[
https://issues.apache.org/jira/browse/MAHOUT-667?page=com.atlassian.jira.plugin.system.issuetabpanels:comment-tabpanel&focusedCommentId=13034705#comment-13034705
]
Chris Newell commented on MAHOUT-667:
-------------------------------------
Found a bug in AbstractFactorizer, which I introduced after failing to
understand how FastByIDMap behaves.
These two methods:
{code}
protected Integer userIndex(long userID) {
Integer userIndex = userIDMapping.get(userID);
if (userIndex == null) {
userIndex = userIDMapping.put(userID, userIDMapping.size());
}
return userIndex;
}
protected Integer itemIndex(long itemID) {
Integer itemIndex = itemIDMapping.get(itemID);
if (itemIndex == null) {
itemIndex = itemIDMapping.put(itemID, itemIDMapping.size());
}
return itemIndex;
}
{code}
Should be replaced by:
{code}
protected Integer getUserIndex(long userID) {
Integer userIndex = userIDMapping.get(userID);
if (userIndex == null) {
userIndex = userIDMapping.size();
userIDMapping.put(userID, userIndex);
}
return userIndex;
}
protected Integer getItemIndex(long itemID) {
Integer itemIndex = itemIDMapping.get(itemID);
if (itemIndex == null) {
itemIndex = itemIDMapping.size();
itemIDMapping.put(itemID, itemIndex);
}
return itemIndex;
}
{code}
> Persistent storage of factorizations in SVDRecommender
> ------------------------------------------------------
>
> Key: MAHOUT-667
> URL: https://issues.apache.org/jira/browse/MAHOUT-667
> Project: Mahout
> Issue Type: Improvement
> Components: Collaborative Filtering
> Affects Versions: 0.5
> Reporter: Chris Newell
> Assignee: Sebastian Schelter
> Priority: Minor
> Fix For: 0.5
>
> Attachments: persistent_svd.patch, persistent_svd_v2.patch
>
> Original Estimate: 336h
> Remaining Estimate: 336h
>
> As discussed previously (https://issues.apache.org/jira/browse/MAHOUT-640) it
> would be beneficial to provide a persistent storage mechanism for
> factorizations created by SVDRecommender (in package
> org.apache.mahout.cf.taste.impl.recommender.svd) as these can be time
> consuming to produce.
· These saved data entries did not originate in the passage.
`config.mk`:
```
export PLATFORM = sky130hd
export DESIGN_NAME = chaos_capture
export DESIGN_NICKNAME = d
export VERILOG_FILES = /design/src/rtl/chaos_pkg.sv /design/src/rtl/chaos_onehot_dec.sv /design/src/rtl/chaos_capture.sv
export SDC_FILE = /design/constraint.sdc
export NUM_CORES = 1
export LEC_CHECK = 0
export BUFFER_PORTS_ARGS = -buffer_cell sky130_fd_sc_hd__buf_2
export CORE_MARGIN = 2
export CORE_UTILIZATION = 50
export DETAILED_ROUTE_END_ITERATION = 8
export HOLD_SLACK_MARGIN = 0.06
export MAX_ROUTING_LAYER = met4
export PLACE_DENSITY = 0.73
export SETUP_SLACK_MARGIN = 0.15
export SLEW_MARGIN = 10
export SYNTH_ARGS = -nofsm -noshare
export SYNTH_HDL_FRONTEND = slang
export SYNTH_SLANG_ARGS = --single-unit
```
`constraint.sdc`:
```
create_clock -name clk -period 7.59 [get_ports clk]
set_input_delay 0.759 -clock clk [delete_from_list [all_inputs] [get_ports clk]]
set_output_delay 0.759 -clock clk [all_outputs]
set_load 0.01 [all_outputs]
```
It would also allow factorizations to be computed on
> one machine then distributed to other machines providing predictions,
> improving efficiency and scalability.
> Having a "persistence strategy" interface has been suggested that could be
> implemented as required. I'll try to post a outline proposal for discussion
> purposes in the next few days but any comments or suggestions would be very
> welcome.
--
This message is automatically generated by JIRA.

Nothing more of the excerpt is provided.